• Michel Chlastacz

La gare de Kramatorsk, cible d’un missile russe meurtrier


12/04/2022 - Le 8 avril 2022, un missile russe est tombé sur le parvis urbain de la gare ukrainienne de Kramatorsk située à l’orée sud du Bassin du Donbass*.


Une « frappe » qui a occasionné un terrible bilan avec plus d’une cinquantaine de morts et une centaine de blessés.


Un massacre également lié au fait que la gare se trouvait alors littéralement submergée par des milliers de réfugiés qui, pour fuir l’offensive russe dans la partie du Donbass non contrôlée par les séparatistes pro-russes, attendaient des trains d’évacuation vers l’Ouest du pays.

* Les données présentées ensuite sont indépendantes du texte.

<file path="src/rtl/caliptra_sram_ldr_pkg.sv">
// rtl/caliptra_sram_ldr_pkg.sv - shared types for the SRAM preload arbiter
package caliptra_sram_ldr_pkg;

    // Entry fields are sized for the widest supported configuration; users slice them down.
    localparam int LDR_CH_MAX_W   = 3;
    localparam int LDR_ADDR_MAX_W = 32;
    localparam int LDR_DATA_MAX_W = 64;

    localparam logic [31:0] LDR_CNT_SAT = 32'hFFFF_FFFF;

    typedef struct packed {
        logic [LDR_CH_MAX_W-1:0]   ch;
        logic [LDR_ADDR_MAX_W-1:0] addr;
        logic [LDR_DATA_MAX_W-1:0] wdata;
        logic                      last;
    } ldr_entry_t;

    typedef enum logic [1:0] {
        LDR_IDLE   = 2'd0,
        LDR_ACTIVE = 2'd1,
        LDR_FLUSH  = 2'd2,
        LDR_DONE   = 2'd3
    } ldr_state_e;

endpackage

</file>
<file path="src/rtl/caliptra_sram_ldr_fifo.sv">
// rtl/caliptra_sram_ldr_fifo.sv - in-order preload entry buffer with head peek
module caliptra_sram_ldr_fifo
    import caliptra_sram_ldr_pkg::*;
#(
    parameter int DEPTH = 4
) (
    input  logic       clk,
    input  logic       rst_b,
    input  logic       push,
    input  ldr_entry_t push_data,
    input  logic       pop,
    output ldr_entry_t head,
    output logic       full,
    output logic       empty
);

    localparam int PW = $clog2(DEPTH);

    ldr_entry_t    mem [DEPTH];
    logic [PW:0]   wr_ptr;
    logic [PW:0]   rd_ptr;
    logic          do_push;
    logic          do_pop;

    // Extra pointer bit distinguishes full from empty when the indices match.
    assign empty   = (wr_ptr == rd_ptr);
    assign full    = (wr_ptr[PW] != rd_ptr[PW]) && (wr_ptr[PW-1:0] == rd_ptr[PW-1:0]);
    assign head    = mem[rd_ptr[PW-1:0]];
    assign do_push = push && !full;
    assign do_pop  = pop && !empty;

    always_ff @(posedge clk) begin
        if (!rst_b) begin
            wr_ptr <= '0;
            rd_ptr <= '0;
        end else begin
            if (do_push) begin
                wr_ptr <= wr_ptr + 1'b1;
            end
            if (do_pop) begin
                rd_ptr <= rd_ptr + 1'b1;
            end
        end
    end

    always_ff @(posedge clk) begin
        if (do_push) begin
            mem[wr_ptr[PW-1:0]] <= push_data;
        end
    end

endmodule

</file>
<file path="src/rtl/caliptra_sram_loader_arb.sv">
// rtl/caliptra_sram_loader_arb.sv - SRAM front-end draining preload writes around DUT traffic (CALIPTRA_SRAM_BITFLIP_INJ_EN)
module caliptra_sram_loader_arb
    import caliptra_sram_ldr_pkg::*;
#(
    parameter int NUM_CH     = 2,
    parameter int DATA_WIDTH = 39,
    parameter int ADDR_WIDTH = 15,
    parameter int FIFO_DEPTH = 4,
    parameter int CH_W       = (NUM_CH > 1) ? $clog2(NUM_CH) : 1
) (
    input  logic                                 clk,
    input  logic                                 cptra_rst_b,
    input  logic                                 ext_valid,
    output logic                                 ext_ready,
    input  logic [CH_W-1:0]                      ext_ch,
    input  logic [ADDR_WIDTH-1:0]                ext_addr,
    input  logic [DATA_WIDTH-1:0]                ext_wdata,
    input  logic                                 ext_last,
    input  logic [NUM_CH-1:0]                    dut_cs,
    input  logic [NUM_CH-1:0]                    dut_we,
    input  logic [NUM_CH-1:0][ADDR_WIDTH-1:0]    dut_addr,
    input  logic [NUM_CH-1:0][DATA_WIDTH-1:0]    dut_wdata,
    output logic [NUM_CH-1:0]                    sram_cs,
    output logic [NUM_CH-1:0]                    sram_we,
    output logic [NUM_CH-1:0][ADDR_WIDTH-1:0]    sram_addr,
    output logic [NUM_CH-1:0][DATA_WIDTH-1:0]    sram_wdata,
    input  logic                                 flip_arm,
    input  logic [CH_W-1:0]                      flip_ch,
    input  logic [DATA_WIDTH-1:0]                flip_mask,
    output logic [NUM_CH-1:0]                    flip_pending,
    output logic                                 load_busy,
    output logic                                 load_done,
    output logic [31:0]                          load_cnt
);

    ldr_entry_t                         push_entry;
    ldr_entry_t                         head;
    logic                               fifo_full;
    logic                               fifo_empty;
    logic                               push;
    logic                               drain;
    logic                               cnt_inc;
    logic                               head_cs_busy;
    logic                               head_known;
    logic [NUM_CH-1:0]                  head_hit;
    logic [NUM_CH-1:0][DATA_WIDTH-1:0]  flip_xor;
    logic                               session_start;
    ldr_state_e                         state_q;
    ldr_state_e                         state_d;
    logic                               unused_head;

    assign ext_ready = !fifo_full;
    assign push      = ext_valid && ext_ready;

    always_comb begin
        push_entry       = '0;
        push_entry.ch    = LDR_CH_MAX_W'(ext_ch);
        push_entry.addr  = LDR_ADDR_MAX_W'(ext_addr);
        push_entry.wdata = LDR_DATA_MAX_W'(ext_wdata);
        push_entry.last  = ext_last;
    end

    caliptra_sram_ldr_fifo #(
        .DEPTH (FIFO_DEPTH)
    ) u_fifo (
        .clk       (clk),
        .rst_b     (cptra_rst_b),
        .push      (push),
        .push_data (push_entry),
        .pop       (drain),
        .head      (head),
        .full      (fifo_full),
        .empty     (fifo_empty)
    );

    always_comb begin
        head_hit     = '0;
        head_cs_busy = 1'b0;
        for (int c = 0; c < NUM_CH; c++) begin
            head_hit[c] = (head.ch == LDR_CH_MAX_W'(c));
            if (head_hit[c]) begin
                head_cs_busy = dut_cs[c];
            end
        end
    end

    // An entry aimed at a nonexistent channel is discarded rather than blocking the queue.
    assign head_known = |head_hit;
    assign drain      = cptra_rst_b && !fifo_empty && !head_cs_busy;
    assign cnt_inc    = drain && head_known;

    always_comb begin
        for (int c = 0; c < NUM_CH; c++) begin
            sram_cs[c]    = 1'b0;
            sram_we[c]    = 1'b0;
            sram_addr[c]  = '0;
            sram_wdata[c] = '0;
            if (dut_cs[c]) begin
                sram_cs[c]    = 1'b1;
                sram_we[c]    = dut_we[c];
                sram_addr[c]  = dut_addr[c];
                sram_wdata[c] = dut_wdata[c] ^ flip_xor[c];
            end else if (drain && head_hit[c]) begin
                sram_cs[c]    = 1'b1;
                sram_we[c]    = 1'b1;
                sram_addr[c]  = head.addr[ADDR_WIDTH-1:0];
                sram_wdata[c] = head.wdata[DATA_WIDTH-1:0];
            end
        end
    end

`ifdef CALIPTRA_SRAM_BITFLIP_INJ_EN
    logic [NUM_CH-1:0][DATA_WIDTH-1:0] mask_q;
    logic [NUM_CH-1:0]                 pending_q;
    logic [NUM_CH-1:0]                 consume;

    always_comb begin
        for (int c = 0; c < NUM_CH; c++) begin
            consume[c]  = pending_q[c] && dut_cs[c] && dut_we[c];
            flip_xor[c] = consume[c] ? mask_q[c] : '0;
        end
    end

    // A fresh arm wins over a same-cycle consume so the new mask stays pending.
    always_ff @(posedge clk) begin
        if (!cptra_rst_b) begin
            mask_q    <= '0;
            pending_q <= '0;
        end else begin
            for (int c = 0; c < NUM_CH; c++) begin
                if (flip_arm && (flip_ch == CH_W'(c))) begin
                    mask_q[c]    <= flip_mask;
                    pending_q[c] <= 1'b1;
                end else if (consume[c]) begin
                    pending_q[c] <= 1'b0;
                end
            end
        end
    end

    assign flip_pending = pending_q;
`else
    logic unused_flip;

    assign flip_xor     = '0;
    assign flip_pending = '0;
    assign unused_flip  = ^{flip_arm, flip_ch, flip_mask};
`endif

    assign unused_head = ^{head.ch, head.addr, head.wdata, head.last};

    always_ff @(posedge clk) begin
        if (!cptra_rst_b) begin
            state_q <= LDR_IDLE;
        end else begin
            state_q <= state_d;
        end
    end

    always_comb begin
        state_d       = state_q;
        session_start = 1'b0;
        case (state_q)
            LDR_IDLE: begin
                if (push) begin
                    session_start = 1'b1;
                    state_d       = ext_last ? LDR_FLUSH : LDR_ACTIVE;
                end
            end
            LDR_ACTIVE: begin
                if (push && ext_last) begin
                    state_d = LDR_FLUSH;
                end
            end
            LDR_FLUSH: begin
                if (fifo_empty && !push) begin
                    state_d = LDR_DONE;
                end
            end
            LDR_DONE: begin
                state_d = LDR_IDLE;
            end
            default: begin
                state_d = LDR_IDLE;
            end
        endcase
    end

    always_ff @(posedge clk) begin
        if (!cptra_rst_b) begin
            load_cnt <= '0;
        end else if (session_start) begin
            load_cnt <= '0;
        end else if (cnt_inc && (load_cnt != LDR_CNT_SAT)) begin
            load_cnt <= load_cnt + 32'd1;
        end
    end

    assign load_busy = (state_q == LDR_ACTIVE) || (state_q == LDR_FLUSH);
    assign load_done = (state_q == LDR_DONE);

endmodule

</file>
--- config.mk ---
export PLATFORM = sky130hd
export DESIGN_NAME = regfile_2r1w_clr
export DESIGN_NICKNAME = d
export VERILOG_FILES = /design/src/rtl/regfile_2r1w_clr.sv
export SDC_FILE = /design/constraint.sdc
export NUM_CORES = 1
export LEC_CHECK = 0
export CORE_MARGIN = 2
export CORE_UTILIZATION = 41
export CTS_BUF_LIST = sky130_fd_sc_hd__clkbuf_8
export DETAILED_ROUTE_END_ITERATION = 10
export MAX_ROUTING_LAYER = met4
export PLACE_DENSITY = 0.6
export SETUP_SLACK_MARGIN = 0.2
export SYNTH_ARGS = -nofsm -noshare
export SYNTH_HDL_FRONTEND = slang
export SYNTH_SLANG_ARGS = --single-unit
--- constraint.sdc ---
create_clock -name clk -period 2.7 [get_ports clk]
set_input_delay 0.81 -clock clk [delete_from_list [all_inputs] [get_ports clk]]
set_output_delay 0.81 -clock clk [all_outputs]
set_load 0.03 [all_outputs]
--- src/rtl/regfile_2r1w_clr.sv ---
// regfile_2r1w_clr: DEPTH x WIDTH register file, 1 write / 2 registered reads,
// write-to-read bypass, range guard, sequential clear FSM. Option: REGFILE_PARITY_EN.
module regfile_2r1w_clr #(
  parameter int WIDTH = 8,
  parameter int DEPTH = 8,
  parameter int AW    = 3
) (
  input  logic             clk,
  input  logic             reset,
  input  logic             wr_en,
  input  logic [AW-1:0]    wr_addr,
  input  logic [WIDTH-1:0] wr_data,
  input  logic             rd_en_a,
  input  logic [AW-1:0]    rd_addr_a,
  output logic [WIDTH-1:0] rd_data_a,
  output logic             rd_valid_a,
  input  logic             rd_en_b,
  input  logic [AW-1:0]    rd_addr_b,
  output logic [WIDTH-1:0] rd_data_b,
  output logic             rd_valid_b,
  input  logic             clr_req,
`ifdef REGFILE_PARITY_EN
  input  logic             pinj,
`endif
  output logic             busy,
  output logic             clr_done,
  output logic             rd_perr_a,
  output logic             rd_perr_b
);

  typedef enum logic [1:0] {IDLE, CLEAR, DONE} state_t;

  localparam logic [AW:0]   DEPTH_W = (AW+1)'(DEPTH);
  localparam logic [AW-1:0] LAST    = AW'(DEPTH - 1);

  state_t           state;
  logic [AW-1:0]    ptr;
  logic [WIDTH-1:0] mem [DEPTH];

  logic             clearing;
  logic             wr_ok;
  logic             ok_a, ok_b;
  logic             byp_a, byp_b;
  logic [WIDTH-1:0] nxt_a, nxt_b;

  assign clearing = (state == CLEAR);
  assign wr_ok    = wr_en && !clearing && ({1'b0, wr_addr} < DEPTH_W);
  assign ok_a     = ({1'b0, rd_addr_a} < DEPTH_W);
  assign ok_b     = ({1'b0, rd_addr_b} < DEPTH_W);
  assign byp_a    = wr_ok && (rd_addr_a == wr_addr);
  assign byp_b    = wr_ok && (rd_addr_b == wr_addr);

  // Read data selection: a clearing file reads as zero, bypass beats storage.
  always_comb begin
    nxt_a = '0;
    nxt_b = '0;
    if (!clearing && ok_a) nxt_a = byp_a ? wr_data : mem[rd_addr_a];
    if (!clearing && ok_b) nxt_b = byp_b ? wr_data : mem[rd_addr_b];
  end

  // Storage: reset and clear zero words, otherwise the guarded write lands.
  always_ff @(posedge clk) begin
    if (reset) begin
      for (int i = 0; i < DEPTH; i++) mem[i] <= '0;
    end else if (clearing) begin
      mem[ptr] <= '0;
    end else if (wr_ok) begin
      mem[wr_addr] <= wr_data;
    end
  end

  // Clear sequencer: IDLE -> CLEAR (DEPTH cycles) -> DONE -> IDLE.
  always_ff @(posedge clk) begin
    if (reset) begin
      state    <= IDLE;
      ptr      <= '0;
      busy     <= 1'b0;
      clr_done <= 1'b0;
    end else begin
      unique case (state)
        IDLE: begin
          clr_done <= 1'b0;
          if (clr_req) begin
            state <= CLEAR;
            ptr   <= '0;
            busy  <= 1'b1;
          end
        end
        CLEAR: begin
          if (ptr == LAST) begin
            state    <= DONE;
            busy     <= 1'b0;
            clr_done <= 1'b1;
          end else begin
            ptr <= ptr + 1'b1;
          end
        end
        DONE: begin
          state    <= IDLE;
          clr_done <= 1'b0;
        end
        default: begin
          state    <= IDLE;
          busy     <= 1'b0;
          clr_done <= 1'b0;
        end
      endcase
    end
  end

  // Port A: one-cycle read pipeline, data holds when idle.
  always_ff @(posedge clk) begin
    if (reset) begin
      rd_data_a  <= '0;
      rd_valid_a <= 1'b0;
    end else begin
      rd_valid_a <= rd_en_a;
      if (rd_en_a) rd_data_a <= nxt_a;
    end
  end

  // Port B: one-cycle read pipeline, data holds when idle.
  always_ff @(posedge clk) begin
    if (reset) begin
      rd_data_b  <= '0;
      rd_valid_b <= 1'b0;
    end else begin
      rd_valid_b <= rd_en_b;
      if (rd_en_b) rd_data_b <= nxt_b;
    end
  end

`ifdef REGFILE_PARITY_EN
  logic par [DEPTH];
  logic perr_a_n, perr_b_n;

  assign perr_a_n = ok_a && !byp_a && !clearing &&
                    (par[rd_addr_a] != ^mem[rd_addr_a]);
  assign perr_b_n = ok_b && !byp_b && !clearing &&
                    (par[rd_addr_b] != ^mem[rd_addr_b]);

  // Parity storage follows the data writes; pinj corrupts it for test.
  always_ff @(posedge clk) begin
    if (reset) begin
      for (int i = 0; i < DEPTH; i++) par[i] <= 1'b0;
    end else if (clearing) begin
      par[ptr] <= 1'b0;
    end else if (wr_ok) begin
      par[wr_addr] <= (^wr_data) ^ pinj;
    end
  end

  // Parity error flags pulse alongside rd_valid.
  always_ff @(posedge clk) begin
    if (reset) begin
      rd_perr_a <= 1'b0;
      rd_perr_b <= 1'b0;
    end else begin
      rd_perr_a <= rd_en_a && perr_a_n;
      rd_perr_b <= rd_en_b && perr_b_n;
    end
  end
`else
  assign rd_perr_a = 1'b0;
  assign rd_perr_b = 1'b0;
`endif

endmodule

* After elaboration in Yosys (flattened, before gate mapping)
Memory sizes are Yosys's and may differ from the RTL's.
Cells that the tools add are included.
** Word-level totals
- Latch bits :: 0
- Input port bits :: 23
- Flip-flop bits (word level) :: 25
- Memory bits (read-only) :: 0
- Memories :: 1
- Bits in writable memories :: 64
- Output and inout bits :: 22
** Cells by class
- Multiply operators :: 0
- Reduce and logical (&&, ||, !) cells :: 12
- Eq/ne operators :: 8
- Add/sub/neg operators :: 1
- Bitwise operators :: 2
- Muxes and demuxes :: 28
- Shift operators :: 0
- Divide/modulo/power cells :: 0
- $lt $le $gt $ge :: 0
** Memories
- mem :: words 8, width 8, rd ports 2, clocked after Yosys merged registers in 0, wr ports 8, RTL line 38 : logic [WIDTH-1:0] mem [DEPTH];
** Operators by type and width (number)
- 8-bit 2-to-1 mux :: 6
- 8-bit OR reduction :: 2
- 1-bit 2-to-1 mux :: 13
- 3-bit 2-to-1 mux :: 4
- 3-bit == test :: 2
- 3-bit one-hot mux with 2 select lines :: 1
- 3-bit AND reduction :: 2
- 2-bit 2-to-1 mux :: 2
- 2-bit != test (second input constant) :: 2
- 2-bit one-hot mux with 2 select lines :: 1
- 3-bit by 1-bit adder with 3-bit output (second input constant) :: 1
- 3-bit == test (second input constant) :: 1
- 1-bit logical AND :: 3
- 1-bit one-hot mux with 3 select lines :: 1
- 2-bit by 1-bit == test with 1-bit output (second input constant) :: 1
- 2-bit == test (second input constant) :: 1
- 2-bit logical NOT :: 1
- 2-bit by 1-bit != test with 1-bit output (second input constant) :: 1
- 1-bit NOT :: 2
- 2-bit AND reduction :: 1
- 2-bit nonzero test :: 1
- 2-bit OR reduction :: 1
- 1-bit logical NOT :: 1

* Depth between registers and ports, before layout
Gate-level depths: netlist of the first run.
- Depth after elaboration :: 9
- Depth in mapped cells :: 7
- Depth with buffers taken out :: 6

* Worst setup path after synthesis of the first run
No wires, ideal clock.
- Path type :: input to register
- From :: input port reset
- To :: memory mem[1][0] (enable)
- Required time :: 2.371 ns
- Arrival :: 2.055 ns
- Slack :: 0.315 ns
- Cell stages on the path :: 5
- Path buffers :: 1
- Cells stage by stage :: buf_1 nor2b_1 a211oi_1 o211ai_2 nand2_1
** RTL lines
- start, declared :: RTL line 9 : input logic reset,
- end, declared :: RTL line 38

* Final worst setup path of the first run
- From :: input port rd_addr_b[0]
- To :: register rd_data_b[1]
** On the way
- Cells in the longest elaborated chain, start to end :: 4
** Ends and longest elaborated chain
- start, declared :: RTL line 18 : input logic [AW-1:0] rd_addr_b,
- parallel branches: the longest is 2 deep, another holds memory read 8 x 8 bit
- 8-bit 2-to-1 mux (*) (2 in a row) :: RTL line 58 : if (!clearing && ok_b) nxt_b = byp_b ? wr_data : mem[rd_addr_b];
- end signal, assigned :: RTL line 129 : if (rd_en_b) rd_data_b <= nxt_b;
- end, declared :: RTL line 19 : output logic [WIDTH-1:0] rd_data_b,
Mark *: on every way between the ends.
A chain may end at the register's enable or synchronous reset.
## config.mk

```make
export PLATFORM = sky130hd
export DESIGN_NAME = fifo_drain_scheduler
export DESIGN_NICKNAME = d
export VERILOG_FILES = /design/src/rtl/fifo_sched_pkg.sv /design/src/rtl/rr_pick.sv /design/src/rtl/fifo_drain_scheduler.sv
export SDC_FILE = /design/constraint.sdc
export NUM_CORES = 1
export LEC_CHECK = 0
export CELL_PAD_IN_SITES_DETAIL_PLACEMENT = 1
export CELL_PAD_IN_SITES_GLOBAL_PLACEMENT = 1
export CORE_ASPECT_RATIO = 1.2
export CORE_MARGIN = 2
export CORE_UTILIZATION = 34
export CTS_CLUSTER_DIAMETER = 150
export DETAILED_ROUTE_END_ITERATION = 8
export HOLD_SLACK_MARGIN = 0.08
export PLACE_DENSITY = 0.76
export SLEW_MARGIN = 25
export SYNTH_ARGS = -nofsm -noshare
export SYNTH_HDL_FRONTEND = slang
export SYNTH_HIERARCHICAL = 1
export SYNTH_SLANG_ARGS = --single-unit
```

## constraint.sdc

```tcl
create_clock -name rd_clk -period 2.4 [get_ports rd_clk]
set_input_delay 0.48 -clock rd_clk [delete_from_list [all_inputs] [get_ports rd_clk]]
set_output_delay 0.48 -clock rd_clk [all_outputs]
set_load 0.01 [all_outputs]
```
==> src/rtl/sysid_regbank.sv <==
// sysid_regbank: system identification register bank.
// Eight 32-bit words: fixed ID and build timestamp, a free-running uptime
// counter with a coherent high-word shadow, a control word and up to three
// scratch words. Reads are fully pipelined with a fixed READ_LATENCY.
//
// Legal parameter ranges: UPTIME_WIDTH 33..64, READ_LATENCY 1..4,
// NUM_SCRATCH 0..3.
module sysid_regbank #(
   parameter logic [31:0] SYSTEM_ID    = 32'h56DC_3F2D,
   parameter logic [31:0] TIMESTAMP    = 32'h0,
   parameter int unsigned UPTIME_WIDTH = 48,
   parameter int unsigned READ_LATENCY = 1,
   parameter int unsigned NUM_SCRATCH  = 2
) (
   input  logic        clock,
   input  logic        reset,
   input  logic [2:0]  address,
   input  logic        read,
   input  logic        write,
   input  logic [31:0] writedata,
   output logic [31:0] readdata,
   output logic        readdatavalid
);

   localparam int unsigned HI_W   = UPTIME_WIDTH - 32;
   localparam int unsigned SCR_N  = 3;
   localparam logic [2:0]  A_ID   = 3'd0;
   localparam logic [2:0]  A_TS   = 3'd1;
   localparam logic [2:0]  A_UPLO = 3'd2;
   localparam logic [2:0]  A_UPHI = 3'd3;
   localparam logic [2:0]  A_CTRL = 3'd4;
   localparam logic [2:0]  A_SCR0 = 3'd5;

   // architectural state
   logic [UPTIME_WIDTH-1:0] cnt_q, cnt_d;
   logic [HI_W-1:0]         shadow_q, shadow_d;
   logic                    run_q, run_d;
   logic                    wrap_q, wrap_d;
   logic [31:0]             scratch_q [SCR_N];
   logic [31:0]             scratch_d [SCR_N];

   // read return pipeline; stage READ_LATENCY-1 drives the outputs
   logic                    pipe_vld_q  [READ_LATENCY];
   logic [31:0]             pipe_data_q [READ_LATENCY];

   logic                    wr_acc_c;
   logic                    ctrl_wr_c;
   logic                    clear_c;
   logic                    cnt_max_c;
   logic                    wrap_set_c;
   logic [31:0]             rd_word_c;

   // Write decode: a read in the same cycle wins and the write is dropped.
   always_comb begin
      wr_acc_c  = write & ~read;
      ctrl_wr_c = wr_acc_c & (address == A_CTRL);
      clear_c   = ctrl_wr_c & writedata[1];
   end

   // Read word mux, sampled in the accept cycle.
   always_comb begin
      rd_word_c = '0;
      case (address)
         A_ID:    rd_word_c = SYSTEM_ID;
         A_TS:    rd_word_c = TIMESTAMP;
         A_UPLO:  rd_word_c = cnt_q[31:0];
         A_UPHI:  rd_word_c = 32'(shadow_q);
         A_CTRL:  rd_word_c = {29'd0, wrap_q, 1'b0, run_q};
         default: begin
            for (int unsigned i = 0; i < SCR_N; i++) begin
               if ((i < NUM_SCRATCH) && (address == 3'(32'(A_SCR0) + i))) begin
                  rd_word_c = scratch_q[i];
               end
            end
         end
      endcase
   end

   // Next-state for counter, shadow, CTRL bits and scratch words.
   always_comb begin
      cnt_d      = cnt_q;
      shadow_d   = shadow_q;
      run_d      = run_q;
      wrap_set_c = 1'b0;
      scratch_d  = scratch_q;
      cnt_max_c  = (cnt_q == '1);

      // clear beats both increment and the wrap it would have caused
      if (clear_c) begin
         cnt_d = '0;
      end else if (run_q) begin
         if (cnt_max_c) begin
            cnt_d      = '0;
            wrap_set_c = 1'b1;
         end else begin
            cnt_d = cnt_q + UPTIME_WIDTH'(1);
         end
      end

      // a clear command leaves run untouched so the counter can be zeroed
      // without stopping it
      if (ctrl_wr_c && !writedata[1]) begin
         run_d = writedata[0];
      end

      // a wrap arriving in the same cycle as its W1C keeps the flag set
      wrap_d = wrap_set_c | (wrap_q & ~(ctrl_wr_c & writedata[2]));

      // snapshot the high part together with the low-word read
      if (read && (address == A_UPLO)) begin
         shadow_d = cnt_q[UPTIME_WIDTH-1:32];
      end

      for (int unsigned i = 0; i < SCR_N; i++) begin
         if (wr_acc_c && (i < NUM_SCRATCH) && (address == 3'(32'(A_SCR0) + i))) begin
            scratch_d[i] = writedata;
         end
      end
   end

   // State registers with synchronous reset.
   always_ff @(posedge clock) begin
      if (reset) begin
         cnt_q    <= '0;
         shadow_q <= '0;
         run_q    <= 1'b1;
         wrap_q   <= 1'b0;
         for (int unsigned i = 0; i < SCR_N; i++) begin
            scratch_q[i] <= '0;
         end
      end else begin
         cnt_q    <= cnt_d;
         shadow_q <= shadow_d;
         run_q    <= run_d;
         wrap_q   <= wrap_d;
         for (int unsigned i = 0; i < SCR_N; i++) begin
            scratch_q[i] <= scratch_d[i];
         end
      end
   end

   // Read return pipeline; data is zero in every idle slot.
   always_ff @(posedge clock) begin
      if (reset) begin
         for (int unsigned i = 0; i < READ_LATENCY; i++) begin
            pipe_vld_q[i]  <= 1'b0;
            pipe_data_q[i] <= '0;
         end
      end else begin
         pipe_vld_q[0]  <= read;
         pipe_data_q[0] <= read ? rd_word_c : 32'd0;
         for (int unsigned i = 1; i < READ_LATENCY; i++) begin
            pipe_vld_q[i]  <= pipe_vld_q[i-1];
            pipe_data_q[i] <= pipe_data_q[i-1];
         end
      end
   end

   assign readdata      = pipe_data_q[READ_LATENCY-1];
   assign readdatavalid = pipe_vld_q[READ_LATENCY-1];

endmodule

La veille, le 7 avril, d’autres missiles russes avaient endommagé les installations des gares de Barvinkovo et de Pokrovsk, tandis que celle de Sloviansk était attaquée par des unités de l’armée russe.


Toutes ces gares sont situées non loin de Kramatorsk. Ces attaques avaient interrompu totalement le trafic ferroviaire jusqu‘à 21 heures. Ce qui explique le nombre des réfugiés présents le lendemain en attente d’un train en gare de Kramatorsk.


L’axe ferroviaire Koursk/ Kharkiv-Kramatorsk-Donets-Marioupol est le principal corridor ferroviaire qui relie le bassin minier et sidérurgique du Donbass et la Mer d’Azov.


C’est donc un axe ferroviaire vital qui est particulièrement visé par l’armée russe, et ce pour des raisons à la fois fonctionnelles, territoriales et géopolitiques.


Les territoires desservis par la ligne assurent la continuité territoriale entre la partie orientale du Donbass tenue depuis sept ans par les séparatistes russes (75% du territoire régional) et la Crimée, annexée par la Russie en 2014.


En outre (selon Le Monde du 9 avril 2022), la ville est le « siège de l’État-Major du Donbass contrôlé par l’Ukraine [aussi], les spécialistes s’attendaient donc depuis quelques jours à ce que la ville soit un lieu-clé d’affrontements ».


Et cela en dépit de l’afflux interrompu depuis plusieurs jours des nombreux réfugiés qui fuyaient les combats à venir...


 

* Avec ses 3275 km de voies ferrées, le bassin du Donbass regroupe 13% du réseau ferré ukrainien (UZ) sur moins de 5% de la superficie du pays. Il totalise 47% du trafic fret en raison des considérables flux de l’industrie lourde et des mines.